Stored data
======

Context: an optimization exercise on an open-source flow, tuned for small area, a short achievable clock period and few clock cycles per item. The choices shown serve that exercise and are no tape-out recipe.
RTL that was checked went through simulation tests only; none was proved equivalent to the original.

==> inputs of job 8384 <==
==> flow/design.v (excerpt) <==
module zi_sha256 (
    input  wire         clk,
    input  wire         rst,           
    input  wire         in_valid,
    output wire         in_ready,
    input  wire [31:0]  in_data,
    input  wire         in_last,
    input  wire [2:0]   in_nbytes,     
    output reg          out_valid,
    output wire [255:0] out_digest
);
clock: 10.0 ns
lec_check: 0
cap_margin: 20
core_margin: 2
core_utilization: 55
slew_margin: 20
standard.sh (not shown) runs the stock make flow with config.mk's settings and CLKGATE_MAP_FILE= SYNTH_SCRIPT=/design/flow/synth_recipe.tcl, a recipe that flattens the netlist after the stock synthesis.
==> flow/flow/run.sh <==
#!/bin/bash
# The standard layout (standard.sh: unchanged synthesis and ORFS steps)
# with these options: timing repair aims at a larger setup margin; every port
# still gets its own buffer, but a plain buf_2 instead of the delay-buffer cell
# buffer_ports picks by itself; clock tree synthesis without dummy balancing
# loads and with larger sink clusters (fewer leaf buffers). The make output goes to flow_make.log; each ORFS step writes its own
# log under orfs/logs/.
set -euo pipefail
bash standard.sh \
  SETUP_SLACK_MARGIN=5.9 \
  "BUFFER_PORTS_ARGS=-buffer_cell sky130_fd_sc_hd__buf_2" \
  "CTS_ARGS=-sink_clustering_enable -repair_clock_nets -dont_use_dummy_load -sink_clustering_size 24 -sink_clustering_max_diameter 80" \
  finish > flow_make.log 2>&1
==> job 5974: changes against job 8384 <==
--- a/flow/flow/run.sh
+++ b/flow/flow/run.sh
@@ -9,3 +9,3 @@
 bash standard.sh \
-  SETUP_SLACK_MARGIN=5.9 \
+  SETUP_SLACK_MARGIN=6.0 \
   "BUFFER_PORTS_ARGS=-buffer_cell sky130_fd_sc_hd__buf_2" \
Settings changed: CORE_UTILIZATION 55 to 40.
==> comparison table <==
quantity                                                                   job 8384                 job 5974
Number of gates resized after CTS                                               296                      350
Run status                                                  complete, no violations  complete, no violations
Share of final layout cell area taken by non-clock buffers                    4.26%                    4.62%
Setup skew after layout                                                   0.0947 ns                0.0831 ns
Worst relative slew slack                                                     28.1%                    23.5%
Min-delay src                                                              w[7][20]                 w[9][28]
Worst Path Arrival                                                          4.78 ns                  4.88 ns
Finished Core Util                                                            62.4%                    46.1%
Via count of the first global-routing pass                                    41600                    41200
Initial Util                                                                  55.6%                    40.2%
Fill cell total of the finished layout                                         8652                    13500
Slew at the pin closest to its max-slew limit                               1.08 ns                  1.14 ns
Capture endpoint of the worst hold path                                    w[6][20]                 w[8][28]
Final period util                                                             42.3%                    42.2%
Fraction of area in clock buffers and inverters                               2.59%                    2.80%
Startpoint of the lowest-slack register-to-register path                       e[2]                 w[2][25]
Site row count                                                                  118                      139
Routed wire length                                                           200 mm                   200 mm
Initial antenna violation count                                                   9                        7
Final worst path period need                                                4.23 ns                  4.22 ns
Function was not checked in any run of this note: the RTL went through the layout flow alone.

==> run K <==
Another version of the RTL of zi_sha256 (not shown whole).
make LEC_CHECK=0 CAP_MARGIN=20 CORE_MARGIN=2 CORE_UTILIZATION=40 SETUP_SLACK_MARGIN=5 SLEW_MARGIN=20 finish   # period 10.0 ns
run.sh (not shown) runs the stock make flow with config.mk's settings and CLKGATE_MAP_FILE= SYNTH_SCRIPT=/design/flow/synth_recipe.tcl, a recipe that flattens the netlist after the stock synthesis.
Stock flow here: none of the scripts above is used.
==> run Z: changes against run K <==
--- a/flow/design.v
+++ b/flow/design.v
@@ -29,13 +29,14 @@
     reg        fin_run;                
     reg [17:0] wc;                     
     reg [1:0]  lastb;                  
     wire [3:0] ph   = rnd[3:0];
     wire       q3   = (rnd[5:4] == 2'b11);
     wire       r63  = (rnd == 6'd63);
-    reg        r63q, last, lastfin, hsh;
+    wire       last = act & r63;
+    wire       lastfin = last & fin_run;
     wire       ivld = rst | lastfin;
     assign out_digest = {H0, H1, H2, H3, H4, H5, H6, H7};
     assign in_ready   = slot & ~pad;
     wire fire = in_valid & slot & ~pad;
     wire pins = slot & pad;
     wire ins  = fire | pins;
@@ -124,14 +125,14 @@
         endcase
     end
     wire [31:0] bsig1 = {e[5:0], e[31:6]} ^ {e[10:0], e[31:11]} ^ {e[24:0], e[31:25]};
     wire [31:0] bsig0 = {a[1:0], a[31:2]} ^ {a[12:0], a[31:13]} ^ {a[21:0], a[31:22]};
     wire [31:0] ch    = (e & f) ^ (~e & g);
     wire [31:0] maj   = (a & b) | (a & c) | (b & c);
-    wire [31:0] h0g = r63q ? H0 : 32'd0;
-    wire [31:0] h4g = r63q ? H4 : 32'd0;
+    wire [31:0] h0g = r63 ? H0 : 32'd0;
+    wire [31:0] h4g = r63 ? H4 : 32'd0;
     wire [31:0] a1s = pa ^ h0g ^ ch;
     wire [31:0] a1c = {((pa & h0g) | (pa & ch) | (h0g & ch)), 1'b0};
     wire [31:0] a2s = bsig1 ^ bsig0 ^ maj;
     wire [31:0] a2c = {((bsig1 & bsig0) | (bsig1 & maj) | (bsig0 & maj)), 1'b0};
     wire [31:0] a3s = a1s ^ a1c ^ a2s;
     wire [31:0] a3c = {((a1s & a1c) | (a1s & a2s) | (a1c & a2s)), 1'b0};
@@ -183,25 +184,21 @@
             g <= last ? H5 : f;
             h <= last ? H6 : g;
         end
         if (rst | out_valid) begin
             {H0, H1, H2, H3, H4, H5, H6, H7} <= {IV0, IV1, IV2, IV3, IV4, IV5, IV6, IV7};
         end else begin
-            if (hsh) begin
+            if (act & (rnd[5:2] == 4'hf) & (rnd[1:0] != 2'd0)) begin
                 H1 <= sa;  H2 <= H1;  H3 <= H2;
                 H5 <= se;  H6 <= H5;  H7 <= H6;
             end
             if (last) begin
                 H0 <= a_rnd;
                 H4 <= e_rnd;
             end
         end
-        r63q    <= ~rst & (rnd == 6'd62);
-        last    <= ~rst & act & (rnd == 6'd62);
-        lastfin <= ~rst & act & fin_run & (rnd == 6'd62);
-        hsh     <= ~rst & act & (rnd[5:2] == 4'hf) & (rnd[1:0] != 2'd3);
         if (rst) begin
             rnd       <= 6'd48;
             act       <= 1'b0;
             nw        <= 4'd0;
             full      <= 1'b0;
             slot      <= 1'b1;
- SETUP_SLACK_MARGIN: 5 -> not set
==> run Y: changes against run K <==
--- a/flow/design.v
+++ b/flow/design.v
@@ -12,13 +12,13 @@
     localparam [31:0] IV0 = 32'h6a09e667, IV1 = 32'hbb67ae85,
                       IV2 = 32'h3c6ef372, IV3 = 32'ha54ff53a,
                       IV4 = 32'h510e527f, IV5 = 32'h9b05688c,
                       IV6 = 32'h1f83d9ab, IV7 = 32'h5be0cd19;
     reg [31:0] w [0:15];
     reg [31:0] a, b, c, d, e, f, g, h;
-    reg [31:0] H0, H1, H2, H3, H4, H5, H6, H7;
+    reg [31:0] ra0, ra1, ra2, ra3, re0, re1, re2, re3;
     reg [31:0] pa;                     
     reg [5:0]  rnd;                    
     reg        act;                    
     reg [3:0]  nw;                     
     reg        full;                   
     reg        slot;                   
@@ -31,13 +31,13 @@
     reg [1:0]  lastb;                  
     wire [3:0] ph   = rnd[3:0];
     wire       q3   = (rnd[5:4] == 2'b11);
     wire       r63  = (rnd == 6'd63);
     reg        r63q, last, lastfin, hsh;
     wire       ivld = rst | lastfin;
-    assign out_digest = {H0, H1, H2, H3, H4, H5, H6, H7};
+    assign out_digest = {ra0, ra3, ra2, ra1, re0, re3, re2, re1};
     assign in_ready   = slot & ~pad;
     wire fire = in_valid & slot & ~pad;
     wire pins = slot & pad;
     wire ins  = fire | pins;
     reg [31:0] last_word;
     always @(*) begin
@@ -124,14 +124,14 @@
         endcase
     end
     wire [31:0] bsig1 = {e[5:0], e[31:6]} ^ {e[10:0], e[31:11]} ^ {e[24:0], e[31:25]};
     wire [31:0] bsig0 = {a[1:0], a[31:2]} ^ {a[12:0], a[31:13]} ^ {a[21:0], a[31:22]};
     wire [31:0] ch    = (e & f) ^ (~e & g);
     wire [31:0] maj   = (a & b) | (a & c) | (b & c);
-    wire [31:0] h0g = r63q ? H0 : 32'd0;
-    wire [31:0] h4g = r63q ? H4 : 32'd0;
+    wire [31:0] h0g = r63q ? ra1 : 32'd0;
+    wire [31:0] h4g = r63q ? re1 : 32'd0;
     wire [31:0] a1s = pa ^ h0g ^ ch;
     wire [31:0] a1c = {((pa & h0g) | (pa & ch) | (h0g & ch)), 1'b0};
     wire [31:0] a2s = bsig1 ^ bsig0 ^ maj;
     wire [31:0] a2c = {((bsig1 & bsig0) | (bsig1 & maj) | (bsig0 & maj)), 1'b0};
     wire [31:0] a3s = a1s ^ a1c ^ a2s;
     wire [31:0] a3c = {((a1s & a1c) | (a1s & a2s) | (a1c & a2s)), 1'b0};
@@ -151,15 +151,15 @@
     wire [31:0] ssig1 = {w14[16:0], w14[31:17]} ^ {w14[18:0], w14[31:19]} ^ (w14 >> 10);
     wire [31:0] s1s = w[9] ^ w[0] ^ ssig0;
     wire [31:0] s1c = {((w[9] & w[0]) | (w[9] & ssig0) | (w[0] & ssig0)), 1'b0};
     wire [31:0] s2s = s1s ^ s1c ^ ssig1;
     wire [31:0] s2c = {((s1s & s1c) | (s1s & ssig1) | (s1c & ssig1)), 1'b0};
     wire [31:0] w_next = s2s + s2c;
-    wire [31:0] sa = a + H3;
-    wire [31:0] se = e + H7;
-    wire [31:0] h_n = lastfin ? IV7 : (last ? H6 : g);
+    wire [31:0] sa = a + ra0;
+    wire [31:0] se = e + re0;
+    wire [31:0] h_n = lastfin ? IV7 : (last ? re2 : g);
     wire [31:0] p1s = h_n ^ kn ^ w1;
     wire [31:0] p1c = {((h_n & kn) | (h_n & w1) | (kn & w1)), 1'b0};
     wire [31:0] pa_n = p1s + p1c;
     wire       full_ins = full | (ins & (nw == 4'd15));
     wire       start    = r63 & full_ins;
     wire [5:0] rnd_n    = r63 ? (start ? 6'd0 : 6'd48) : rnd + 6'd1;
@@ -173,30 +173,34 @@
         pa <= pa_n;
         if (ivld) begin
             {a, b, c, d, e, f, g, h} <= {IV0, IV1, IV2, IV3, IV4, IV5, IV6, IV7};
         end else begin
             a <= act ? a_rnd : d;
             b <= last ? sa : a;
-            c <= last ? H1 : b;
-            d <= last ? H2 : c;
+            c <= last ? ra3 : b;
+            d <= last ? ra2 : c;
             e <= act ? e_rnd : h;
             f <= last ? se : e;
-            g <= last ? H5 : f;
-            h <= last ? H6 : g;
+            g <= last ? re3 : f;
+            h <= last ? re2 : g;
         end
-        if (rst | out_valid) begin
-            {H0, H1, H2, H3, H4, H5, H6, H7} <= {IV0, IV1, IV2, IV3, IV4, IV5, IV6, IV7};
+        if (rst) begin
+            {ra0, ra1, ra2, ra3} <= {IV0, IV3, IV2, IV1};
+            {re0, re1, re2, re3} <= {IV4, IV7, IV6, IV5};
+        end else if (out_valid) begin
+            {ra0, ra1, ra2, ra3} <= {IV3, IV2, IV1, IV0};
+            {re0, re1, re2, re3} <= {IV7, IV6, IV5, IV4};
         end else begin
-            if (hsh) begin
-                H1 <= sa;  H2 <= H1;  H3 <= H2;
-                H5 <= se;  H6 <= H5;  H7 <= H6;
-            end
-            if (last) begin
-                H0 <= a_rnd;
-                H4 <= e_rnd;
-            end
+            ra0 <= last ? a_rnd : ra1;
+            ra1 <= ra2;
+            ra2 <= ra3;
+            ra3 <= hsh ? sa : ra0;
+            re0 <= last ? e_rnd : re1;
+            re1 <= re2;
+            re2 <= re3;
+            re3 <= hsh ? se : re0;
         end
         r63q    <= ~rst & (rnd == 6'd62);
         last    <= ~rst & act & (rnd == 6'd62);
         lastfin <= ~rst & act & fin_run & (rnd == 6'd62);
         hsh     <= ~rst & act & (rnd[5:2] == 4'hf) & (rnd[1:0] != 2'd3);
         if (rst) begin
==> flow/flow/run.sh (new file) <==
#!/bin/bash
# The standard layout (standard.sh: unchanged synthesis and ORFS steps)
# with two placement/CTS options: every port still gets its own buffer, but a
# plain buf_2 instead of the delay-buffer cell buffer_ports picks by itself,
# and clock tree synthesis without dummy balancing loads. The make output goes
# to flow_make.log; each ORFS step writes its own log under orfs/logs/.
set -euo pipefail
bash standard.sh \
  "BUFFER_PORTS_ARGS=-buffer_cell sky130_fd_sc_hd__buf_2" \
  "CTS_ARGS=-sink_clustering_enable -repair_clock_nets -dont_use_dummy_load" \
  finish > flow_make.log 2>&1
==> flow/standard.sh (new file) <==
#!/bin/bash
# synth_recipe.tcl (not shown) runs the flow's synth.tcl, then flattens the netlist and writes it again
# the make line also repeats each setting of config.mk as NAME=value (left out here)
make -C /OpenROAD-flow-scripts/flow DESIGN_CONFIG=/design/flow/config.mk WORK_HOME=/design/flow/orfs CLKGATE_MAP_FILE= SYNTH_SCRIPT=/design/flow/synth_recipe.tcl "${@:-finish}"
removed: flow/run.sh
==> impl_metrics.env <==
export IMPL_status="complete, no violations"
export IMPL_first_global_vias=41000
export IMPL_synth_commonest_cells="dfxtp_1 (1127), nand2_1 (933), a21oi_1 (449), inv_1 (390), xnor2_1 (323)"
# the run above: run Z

======

▶ [Required work] The line above containing "clock: 10.0 ns", the line containing "slew_margin: 20", and every line between them are to be transcribed exactly; no other line is wanted.

▶ [Response to the exercise]
clock: 10.0 ns
lec_check: 0
cap_margin: 20
core_margin: 2
core_utilization: 55
slew_margin: 20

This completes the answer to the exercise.